Task directions => Work through the records that follow and return each line containing the word "rinc".
BEGIN Records
**config.mk**
```make
export PLATFORM = sky130hd
export DESIGN_NAME = fifo_stream_reader
export DESIGN_NICKNAME = d
export VERILOG_FILES = /design/src/rtl/fifo_stream_reader_pkg.sv /design/src/rtl/fifo_stream_reader.sv
export SDC_FILE = /design/constraint.sdc
export NUM_CORES = 1
export LEC_CHECK = 0
export CAP_MARGIN = 20
export CORE_MARGIN = 2
export CORE_UTILIZATION = 40
export DETAILED_ROUTE_END_ITERATION = 16
export GPL_TIMING_DRIVEN = 1
export PLACE_DENSITY = 0.62
export SETUP_SLACK_MARGIN = 0.1
export SLEW_MARGIN = 20
export SYNTH_ARGS = -nofsm -noshare
export SYNTH_HDL_FRONTEND = slang
export SYNTH_SLANG_ARGS = --single-unit
```
**constraint.sdc**
```tcl
create_clock -name rclk -period 3.65 [get_ports rclk]
set_input_delay 0.365 -clock rclk [delete_from_list [all_inputs] [get_ports rclk]]
set_output_delay 0.365 -clock rclk [all_outputs]
set_load 0.01 [all_outputs]
```
**src/rtl/fifo_stream_reader_pkg.sv**
```systemverilog
// Shared widths and occupancy encoding for the FIFO read-side stream adapter.
package fifo_stream_reader_pkg;

   localparam int DSIZE_DEF  = 8;
   localparam int CWIDTH_DEF = 16;

   typedef logic [1:0] occ_t;

   localparam occ_t OCC_EMPTY = 2'd0;
   localparam occ_t OCC_ONE   = 2'd1;
   localparam occ_t OCC_FULL  = 2'd2;

endpackage

```
**src/rtl/fifo_stream_reader.sv**
```systemverilog
// Drains an async FIFO read port into a valid/ready stream through a 2-entry skid buffer.
// rinc depends only on rempty, flush and registered occupancy, never on m_ready.
module fifo_stream_reader
   import fifo_stream_reader_pkg::*;
#(
   parameter int DSIZE  = DSIZE_DEF,
   parameter int CWIDTH = CWIDTH_DEF
) (
   input  logic              rclk,
   input  logic              rrst_n,
   input  logic              rempty,
   input  logic [DSIZE-1:0]  rdata,
   output logic              rinc,
   output logic [DSIZE-1:0]  m_data,
   output logic              m_valid,
   input  logic              m_ready,
   input  logic              flush,
   output logic [CWIDTH-1:0] xfer_count
);

   occ_t              occ_q, occ_d;
   logic [DSIZE-1:0]  head_q, head_d;
   logic [DSIZE-1:0]  tail_q, tail_d;
   logic              valid_q, valid_d;
   logic [CWIDTH-1:0] cnt_q, cnt_d;
   logic              push, pop;

   always_comb begin
      rinc    = rrst_n & ~rempty & ~flush & (occ_q != OCC_FULL);
      push    = rinc;
      pop     = valid_q & m_ready;
      occ_d   = occ_q;
      head_d  = head_q;
      tail_d  = tail_q;
      cnt_d   = cnt_q + CWIDTH'(pop);
      if (flush) begin
         // Buffered words are dropped; a pop in this cycle still counts.
         occ_d = OCC_EMPTY;
      end else begin
         case ({push, pop})
            2'b10: begin
               if (occ_q == OCC_EMPTY) begin
                  head_d = rdata;
                  occ_d  = OCC_ONE;
               end else begin
                  tail_d = rdata;
                  occ_d  = OCC_FULL;
               end
            end
            2'b01: begin
               if (occ_q == OCC_FULL) head_d = tail_q;
               occ_d = occ_q - OCC_ONE;
            end
            // Push with pop only happens at occ=1, so the new word becomes head.
            2'b11: head_d = rdata;
            default: ;
         endcase
      end
      valid_d = (occ_d != OCC_EMPTY);
   end

   always_ff @(posedge rclk or negedge rrst_n) begin
      if (!rrst_n) begin
         occ_q   <= OCC_EMPTY;
         head_q  <= '0;
         tail_q  <= '0;
         valid_q <= 1'b0;
         cnt_q   <= '0;
      end else begin
         occ_q   <= occ_d;
         head_q  <= head_d;
         tail_q  <= tail_d;
         valid_q <= valid_d;
         cnt_q   <= cnt_d;
      end
   end

   assign m_data     = head_q;
   assign m_valid    = valid_q;
   assign xfer_count = cnt_q;

endmodule

```
==> results by group, run 1 <==
Outcome
  • Status: finished clean

STA
  • Worst slew margin relative to its limit: 65.5%
  • Period utilization: roughly 82%
  • Highest Clock Rate: around 0.34 GHz
  • Count of endpoints failing setup in the final report: 0
  • Sum of negative setup slack: 0 ns
  • Fin Clk Skew: slightly above 0.006 ns
  • Actual transition at the worst max-transition pin: 0.518 ns
  • Unrepaired setup endpoints after global routing: no
  • Time the worst path needs with I/O delays and setup: just under 3 ns
  • Final max-slew violation count: 0
  • Endpoints failing hold: 0

Clocking
  • Hold-fix buffers, CTS: 0
  • Skew-Pair Late Insertion Delay: ~0.28 ns
  • Number of resized instances in the post-cts repair step: 0
  • CTS Sinks: 35
  • CTS tree: built
  • Number of levels in the clock H-tree: 2
  • Post-CTS setup-driven buffer insertion count: 0
  • Largest buffer count on any clock path: 2
  • Clock edge transition at the registers on the reported setup and hold paths: about 0.070 ns
  • Clock buffer count from CTS: 5
  • CTS root buffer: sky130_fd_sc_hd__clkbuf_8

Layout
  • Top library cells by usage in the layout, fill and taps aside: 38 x sky130_fd_sc_hd__clkdlybuf4s50_1, 35 x sky130_fd_sc_hd__dfrtp_1, 16 x sky130_fd_sc_hd__mux2_2
  • Ant. Diodes: 0
  • Fraction of final layout cells sized beyond drive strength 1: 19.1%
  • Net count reported at finish: a little under 200
  • Most common cell after layout, fill and taps aside: sky130_fd_sc_hd__clkdlybuf4s50_1
  • Fillers: around 340
  • Signed area change from the synthesized netlist to the final layout: 31.9%
  • Core utilization of the finished layout: between 50% and 60%

Pwr
  • P_leak: 1.02 nW
  • VDD IR-drop max: slightly below 0.0003 V
  • Areal power density over the cells: 604 nW/um^2
  • Power, Total: 0.00133 W

Floorplan
  • Die outline height: between 60 and 70 um
  • Initial cell density of the core: approximately two fifths
  • Core ar.: 4000 um^2
  • Die Footprint: between 4000 and 5000 um^2
  • Chip Width: between 60 and 70 um
  • Site row count: 23
  • Boundary Pins: 39

Worst setup path
  • CP Launch Type: primary input
  • Reg2Reg Depth: 7
  • Largest driver fanout on the critical path: 9
  • Cell with the biggest individual delay on the critical path: sky130_fd_sc_hd__or4_1
  • Critical register-to-register path startpoint: occ_q[0]
  • Kind of end point of the critical path: register
  • Worst EP required: 3.81 ns
  • Critical R2R Capture: m_data[5]
  • Cell breakdown of the critical path: clkdlybuf4s50_1 -> or4b_1 -> ha_1 -> nor2b_1 -> or4_1 -> mux2_4
  • Crit Path Category: in -> reg
  • CP max stage delay: 0.68 ns
  • Critical path launch point: flush
  • Register-to-register setup slack: approximately 0.70 ns
  • WP data arrival: around 3.2 ns

Route
  • DR DRC count: 0
  • Drt via density: between 5 and 6
  • Vias after detailed routing: about 1200
  • Number of iterations in the first detailed-routing pass: 4
  • Iter 0 DRT Violations: 63
  • Final routed wire length divided by cell count: about 14 um
  • Count of nets left with antenna violations after detail routing: 0
  • Final routed wirelength across all metal layers: ~3100 um

Hold path
  • End point of the most critical hold path: xfer_count[15]
  • Hold/Removal Path Class: reg -> reg
  • Worst hold path cell count: 1
  • Worst hold start: xfer_count[15]

Yosys
  • Yosys Warn Count: 0
  • Syn nets: 149
  • Synth Cell Area: 1660 um^2
  • Post-synthesis sequential element count: 35
  • Post-synthesis cell count: between 100 and 150
  • Number of distinct library cells after synthesis: 22
  • Part of the Yosys area used for sequential elements: 52.6%
  • Mean instance size in the synthesized netlist: ~13 um^2

Global routing
  • Aggregate global-route resource usage: 15.6%
  • First-pass GRT wire length: 5300 um
  • GR Overflow Total: 0
  • Vias in the first global route: approximately 1100
  • Largest net degree at the start of global routing: 36
  • Antenna violations before repair: 0

Placed design
  • Post-DP HPWL: between 2000 and 2500 um
  • Weighted congestion reported at the end of routability-driven placement: between 0.8 and 0.9
  • Number of buffers inserted by port buffering: 38

Job
  • Number of max-cap violations: 0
END Records
Answer to the exercise =>
// rinc depends only on rempty, flush and registered occupancy, never on m_ready.
   output logic              rinc,
      rinc    = rrst_n & ~rempty & ~flush & (occ_q != OCC_FULL);
      push    = rinc;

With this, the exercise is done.